Records provided:
******
==> config.mk <==
export PLATFORM = sky130hd
export DESIGN_NAME = blcp_ctrl
export DESIGN_NICKNAME = d
export VERILOG_FILES = /design/src/design/blcp_pkg.sv /design/src/design/blcp_ctrl.sv
export SDC_FILE = /design/constraint.sdc
export NUM_CORES = 1
export LEC_CHECK = 0
export ABC_AREA = 1
export BUFFER_PORTS_ARGS = -buffer_cell sky130_fd_sc_hd__buf_2
export CORE_UTILIZATION = 62
export CTS_CLUSTER_SIZE = 28
export DETAILED_ROUTE_END_ITERATION = 10
export PLACE_DENSITY = 0.89
export SYNTH_ARGS = -nofsm -noshare
export SYNTH_HDL_FRONTEND = slang
export SYNTH_SLANG_ARGS = --single-unit
==> constraint.sdc <==
create_clock -name clk -period 4.6 [get_ports clk]
set_input_delay 0.92 -clock clk [delete_from_list [all_inputs] [get_ports clk]]
set_output_delay 0.92 -clock clk [all_outputs]
set_load 0.02 [all_outputs]
==> src/design/blcp_pkg.sv <==
// ----------------------------------------------------------------------------
// blcp_pkg
// Shared constants, types and helper functions of the box LCP solver.
// ----------------------------------------------------------------------------
package blcp_pkg;

    // Sizes
    localparam int MAX_VARS      = 32;
    localparam int FRACTION_BITS = 32;
    localparam int DATA_W        = 48;
    localparam int IDX_W         = 5;
    localparam int N_W           = 6;
    localparam int MAT_AW        = 10;
    localparam int MAT_DEPTH     = 1024;
    localparam int ACC_W         = 54;
    localparam int PROD_W        = 96;
    localparam int MSLICE_W      = 16;
    localparam int MSTEPS        = 3;
    localparam int DVD_W         = DATA_W + FRACTION_BITS;
    localparam int DIV_CW        = 7;
    localparam int SWEEP_W       = 16;
    localparam int RES_W         = 47;
    localparam int CFG_AW        = 5;
    localparam int CFG_DW        = 64;

    // Fixed-point extremes
    localparam logic signed [DATA_W-1:0] MAX48 = 48'sh7FFF_FFFF_FFFF;
    localparam logic signed [DATA_W-1:0] MIN48 = 48'sh8000_0000_0000;
    localparam logic [DATA_W:0]          CAP49 = 49'h1_0000_0000_0000;
    localparam logic [DATA_W:0]          HALF_RANGE = 49'h0_8000_0000_0000;

    // Item modes
    localparam logic [2:0] MODE_MATRIX = 3'd0;
    localparam logic [2:0] MODE_OFFSET = 3'd1;
    localparam logic [2:0] MODE_BOUNDS = 3'd2;
    localparam logic [2:0] MODE_START  = 3'd3;
    localparam logic [2:0] MODE_SOLVE  = 3'd4;

    // Register indexes
    localparam logic [1:0] REG_SIZE = 2'd0;
    localparam logic [1:0] REG_ITER = 2'd1;
    localparam logic [1:0] REG_TOL  = 2'd2;

    // Register resets and defaults
    localparam logic [N_W-1:0]     SIZE_RESET    = 6'd32;
    localparam logic [SWEEP_W-1:0] ITER_RESET    = 16'd100;
    localparam logic [SWEEP_W-1:0] DEFAULT_ITERS = 16'd100;
    localparam logic [RES_W-1:0]   TOL_RESET     = 47'd4295;
    localparam logic [RES_W-1:0]   DEFAULT_TOL   = 47'd4295;

    // Controller to datapath commands
    typedef struct packed {
        logic               mem_we;
        logic               mem_zero;
        logic [MAT_AW-1:0]  mem_addr;
        logic [IDX_W-1:0]   vaddr;
        logic               ld_q;
        logic               ld_bnd;
        logic               ld_lam;
        logic               row_start;
        logic               diag_latch;
        logic               term_y;
        logic               term_x;
        logic               mul_step;
        logic [1:0]         mul_idx;
        logic               rnd;
        logic               acc_add;
        logic               w_latch;
        logic               div_start;
        logic               upd;
        logic               delta_max;
        logic               sweep_clr;
        logic               res_clr;
        logic               res_upd;
        logic               out_load;
        logic               out_last;
        logic [SWEEP_W-1:0] sweeps;
    } cmd_t;

    // Datapath to controller status
    typedef struct packed {
        logic diag_pos;
        logic div_done;
        logic converged;
        logic out_free;
    } stat_t;

    // Attach sign to a magnitude and saturate to 48 bits
    function automatic logic signed [DATA_W-1:0] apply_sign(input logic [DATA_W:0] m,
                                                            input logic neg);
        logic [DATA_W-1:0] low;
        low = m[DATA_W-1:0];
        if (neg)
        begin
            apply_sign = (m >= HALF_RANGE) ? MIN48 : $signed(-low);
        end
        else
        begin
            apply_sign = (m >= HALF_RANGE) ? MAX48 : $signed(low);
        end
    endfunction

endpackage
******
In the material above, locate the line containing "localparam logic signed [DATA_W-1:0] MAX48" and the line containing "localparam logic [2:0] MODE_BOUNDS". Transcribe exactly those two lines and every line between them, and nothing more.

    localparam logic signed [DATA_W-1:0] MAX48 = 48'sh7FFF_FFFF_FFFF;
    localparam logic signed [DATA_W-1:0] MIN48 = 48'sh8000_0000_0000;
    localparam logic [DATA_W:0]          CAP49 = 49'h1_0000_0000_0000;
    localparam logic [DATA_W:0]          HALF_RANGE = 49'h0_8000_0000_0000;

    // Item modes
    localparam logic [2:0] MODE_MATRIX = 3'd0;
    localparam logic [2:0] MODE_OFFSET = 3'd1;
    localparam logic [2:0] MODE_BOUNDS = 3'd2;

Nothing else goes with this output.